The girl behind me — she in her brand-new Olivia Rodrigo T-shirt — sang along at the top of her lungs to Every. Single. Song on Friday night at Rodrigo’s instantly sold-out concert at Xcel Energy Center in St. Paul.
The 9-year-old with the pigtails and gap-tooth smile modulated when Rodrigo’s song called for it, belted out the lyrics (obscenities and all) while thrusting her fist in the air, and sang face-to-face with her equally enthusiastic aunt as if it were the greatest day of her life.
She wasn’t the only one. It was the most singing-alongest crowd maybe ever at an arena concert. There were times when the 16,000 vociferous, animated fans — mostly girls and women from ages 5 to 25 with moms, girl dads and a few boyfriends — were remarkably louder than the singer they paid handsomely to see.
And when Rodrigo asked them to all scream at the end of “All-American Bitch” — well, Beatlemaniacs never had anything on the Livies.
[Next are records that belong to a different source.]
[config.mk]
export PLATFORM = sky130hd
export DESIGN_NAME = pulse_scheduler
export DESIGN_NICKNAME = d
export VERILOG_FILES = /design/src/rtl/pulse_scheduler.sv
export SDC_FILE = /design/constraint.sdc
export NUM_CORES = 1
export LEC_CHECK = 0
export CAP_MARGIN = 0
export CELL_PAD_IN_SITES_DETAIL_PLACEMENT = 1
export CELL_PAD_IN_SITES_GLOBAL_PLACEMENT = 2
export CORE_ASPECT_RATIO = 0.75
export CORE_MARGIN = 2
export CORE_UTILIZATION = 38
export DETAILED_ROUTE_END_ITERATION = 8
export GPL_ROUTABILITY_DRIVEN = 0
export PLACE_DENSITY = 0.9
export SYNTH_ARGS = -nofsm -noshare
export SYNTH_HDL_FRONTEND = slang
export SYNTH_SLANG_ARGS = --single-unit
[constraint.sdc]
create_clock -name clk -period 2.6 [get_ports clk]
set_clock_uncertainty 0.1 [all_clocks]
set_input_delay 0.52 -clock clk [delete_from_list [all_inputs] [get_ports clk]]
set_output_delay 0.52 -clock clk [all_outputs]
set_load 0.005 [all_outputs]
Thirteen concerts into her first arena tour, Rodrigo, who turned 21 in February, came across as the new rock star that America didn’t know it needed. She snarled, stomped, strutted, pogoed and then sat down at the piano for exquisitely crafted theatrical ballads.
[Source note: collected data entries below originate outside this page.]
**config.mk**
```make
export PLATFORM = sky130hd
export DESIGN_NAME = gpio_arith_core
export DESIGN_NICKNAME = d
export VERILOG_FILES = /design/src/rtl/gpio_arith_pkg.sv /design/src/rtl/gpio_serial_mul.sv /design/src/rtl/gpio_arith_core.sv
export SDC_FILE = /design/constraint.sdc
export NUM_CORES = 1
export LEC_CHECK = 0
export CORE_MARGIN = 2
export CORE_UTILIZATION = 60
export DETAILED_ROUTE_END_ITERATION = 10
export DONT_BUFFER_PORTS = 1
export PLACE_DENSITY = 0.8
export SKIP_CTS_REPAIR_TIMING = 1
export SKIP_LAST_GASP = 1
export SYNTH_ARGS = -nofsm -noshare
export SYNTH_HDL_FRONTEND = slang
export SYNTH_SLANG_ARGS = --single-unit
export TNS_END_PERCENT = 50
```
**constraint.sdc**
```tcl
create_clock -name clk -period 4.5 [get_ports clk]
set_clock_uncertainty 0.1 [all_clocks]
set_input_delay 0.675 -clock clk [delete_from_list [all_inputs] [get_ports clk]]
set_output_delay 0.675 -clock clk [all_outputs]
set_load 0.005 [all_outputs]
```
===== src/rtl/uart_cmd_queue_if.sv =====
// Byte/tick inputs and game-control outputs between the UART side and the snake core.
// master drives the received bytes and ticks; slave is the command queue.
interface uart_cmd_queue_if #(
  parameter int DEPTH = 4
);
  logic                     i_wr;
  logic [7:0]               i_data;
  logic                     i_tick;
  logic [1:0]               o_dir;
  logic                     o_pause;
  logic                     o_restart;
  logic [$clog2(DEPTH):0]   o_level;
  logic                     o_overflow;

  modport master (
    output i_wr, i_data, i_tick,
    input  o_dir, o_pause, o_restart, o_level, o_overflow
  );

  modport slave (
    input  i_wr, i_data, i_tick,
    output o_dir, o_pause, o_restart, o_level, o_overflow
  );
endinterface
She made concessions to megastardom by bringing along eight dancers for a few selections and soaring over the crowd on a crescent moon, a deftly executed move right out of the Arena Pop Star Playbook.
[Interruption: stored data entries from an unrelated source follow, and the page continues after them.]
## config.mk

```make
export PLATFORM = sky130hd
export DESIGN_NAME = vc_input_port
export DESIGN_NICKNAME = d
export VERILOG_FILES = /design/src/rtl/vc_input_port.sv
export SDC_FILE = /design/constraint.sdc
export NUM_CORES = 1
export LEC_CHECK = 0
export CELL_PAD_IN_SITES_DETAIL_PLACEMENT = 1
export CELL_PAD_IN_SITES_GLOBAL_PLACEMENT = 1
export CORE_ASPECT_RATIO = 1.4
export CORE_MARGIN = 2
export CORE_UTILIZATION = 59
export DETAILED_ROUTE_END_ITERATION = 6
export DONT_BUFFER_PORTS = 1
export PLACE_DENSITY = 0.88
export SYNTH_ARGS = -nofsm -noshare
export SYNTH_HDL_FRONTEND = slang
export SYNTH_SLANG_ARGS = --single-unit
```

## constraint.sdc

```tcl
create_clock -name clk -period 9.9 [get_ports clk]
set_input_delay 1.98 -clock clk [delete_from_list [all_inputs] [get_ports clk]]
set_output_delay 1.98 -clock clk [all_outputs]
set_load 0.01 [all_outputs]
```

## src/rtl/vc_input_port.sv

```systemverilog
// Router input port: V virtual-channel FIFOs of depth B, a round-robin VC arbiter, and per-VC credit return.
// Optional feature macro: VC_PORT_ERRCHK_EN adds a sticky overflow_err output.
module vc_input_port #(
  parameter int FW = 36,
  parameter int P  = 7,
  parameter int V  = 2,
  parameter int B  = 4,
  parameter int VW = (V > 1) ? $clog2(V) : 1
) (
  input  logic          clk,
  input  logic          rst_n,
  input  logic          flit_in_wr,
  input  logic [FW-1:0] flit_in,
  input  logic [VW-1:0] flit_in_vc,
  output logic [V-1:0]  credit_out,
  output logic [P-1:0]  dest_port_req,
  input  logic [P-1:0]  outport_available,
  input  logic          grant,
  output logic [FW-1:0] flit_to_crossbar,
  output logic [VW-1:0] flit_to_crossbar_vc
`ifdef VC_PORT_ERRCHK_EN
  ,
  output logic          overflow_err
`endif
);

  localparam int PW = $clog2(B);
  localparam int CW = $clog2(B + 1);

  logic [FW-1:0] mem    [V][B];
  logic [PW-1:0] wr_ptr [V];
  logic [PW-1:0] rd_ptr [V];
  logic [CW-1:0] count  [V];
  logic [VW-1:0] rr_ptr;

  logic [FW-1:0] head [V];
  logic [V-1:0]  eligible;
  logic          sel_valid;
  logic [VW-1:0] sel_vc;
  logic [VW-1:0] rr_next;
  logic [FW-1:0] hold_flit;
  logic [VW-1:0] hold_vc;
  logic          pop;
  logic [V-1:0]  pop_vec;
  logic [V-1:0]  push_vec;
  logic          in_range;

  always_comb begin
    for (int v = 0; v < V; v++) begin
      head[v]     = mem[v][rd_ptr[v]];
      eligible[v] = (count[v] != '0) && ((head[v][P-1:0] & outport_available) != '0);
    end
  end

  // Round-robin search: first eligible VC at or after rr_ptr, wrapping modulo V.
  always_comb begin
    int idx;
    sel_valid = 1'b0;
    sel_vc    = '0;
    idx       = 0;
    for (int i = 0; i < V; i++) begin
      idx = int'(rr_ptr) + i;
      if (idx >= V) idx = idx - V;
      if (!sel_valid && eligible[idx]) begin
        sel_valid = 1'b1;
        sel_vc    = VW'(idx);
      end
    end
  end

  // Flit outputs fall back to the last offered flit when nothing is eligible.
  assign dest_port_req       = sel_valid ? head[sel_vc][P-1:0] : '0;
  assign flit_to_crossbar    = sel_valid ? head[sel_vc] : hold_flit;
  assign flit_to_crossbar_vc = sel_valid ? sel_vc : hold_vc;

  assign pop      = grant && sel_valid;
  assign in_range = int'(flit_in_vc) < V;
  assign rr_next  = (int'(sel_vc) + 1 >= V) ? '0 : sel_vc + VW'(1);

  // A full VC still accepts a write when the same VC is popped on this edge.
  always_comb begin
    for (int v = 0; v < V; v++) begin
      pop_vec[v]  = pop && (sel_vc == VW'(v));
      push_vec[v] = flit_in_wr && in_range && (flit_in_vc == VW'(v)) &&
                    ((count[v] != CW'(B)) || pop_vec[v]);
    end
  end

  // NOTE: flit storage carries no reset; occupancy is tracked by count, so stale data is never offered.
  always_ff @(posedge clk) begin
    for (int v = 0; v < V; v++) begin
      if (push_vec[v]) mem[v][wr_ptr[v]] <= flit_in;
    end
  end

  // NOTE: all sequential state uses non-blocking assignments so every register samples pre-edge values.
  always_ff @(posedge clk or negedge rst_n) begin
    if (!rst_n) begin
      for (int v = 0; v < V; v++) begin
        wr_ptr[v] <= '0;
        rd_ptr[v] <= '0;
        count[v]  <= '0;
      end
      rr_ptr     <= '0;
      credit_out <= '0;
      hold_flit  <= '0;
      hold_vc    <= '0;
    end else begin
      for (int v = 0; v < V; v++) begin
        if (push_vec[v]) wr_ptr[v] <= wr_ptr[v] + PW'(1);
        if (pop_vec[v])  rd_ptr[v] <= rd_ptr[v] + PW'(1);
        if (push_vec[v] && !pop_vec[v])      count[v] <= count[v] + CW'(1);
        else if (pop_vec[v] && !push_vec[v]) count[v] <= count[v] - CW'(1);
      end
      credit_out <= pop_vec;
      if (pop) rr_ptr <= rr_next;
      if (sel_valid) begin
        hold_flit <= head[sel_vc];
        hold_vc   <= sel_vc;
      end
    end
  end

`ifdef VC_PORT_ERRCHK_EN
  logic [V-1:0] full_drop;
  logic         drop;

  always_comb begin
    for (int v = 0; v < V; v++) begin
      full_drop[v] = (flit_in_vc == VW'(v)) && (count[v] == CW'(B)) && !pop_vec[v];
    end
  end

  assign drop = flit_in_wr && (!in_range || (full_drop != '0));

  always_ff @(posedge clk or negedge rst_n) begin
    if (!rst_n)    overflow_err <= 1'b0;
    else if (drop) overflow_err <= 1'b1;
  end
`endif

endmodule
```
In a show that was decidedly un-showbizzy, Rodrigo used some creative camera angles for her giant video screen — from beneath a clear stage for one selection, and overhead shots for two other numbers as she performed on her back. Those were more a change of pace than wow moments.
Rodrigo’s Guts World Tour is a big step up from her no-frills Twin Cities debut in 2022 at the Armory in Minneapolis, which was only her seventh concert ever. Now with two smash albums, three Grammys and countless critical hosannas, Rodrigo is putting on the kind of highly emotional, consistently spirited and thoroughly exciting rock-and-pop show that will set a high standard for that 9-year-old and others attending their first-ever arena concert.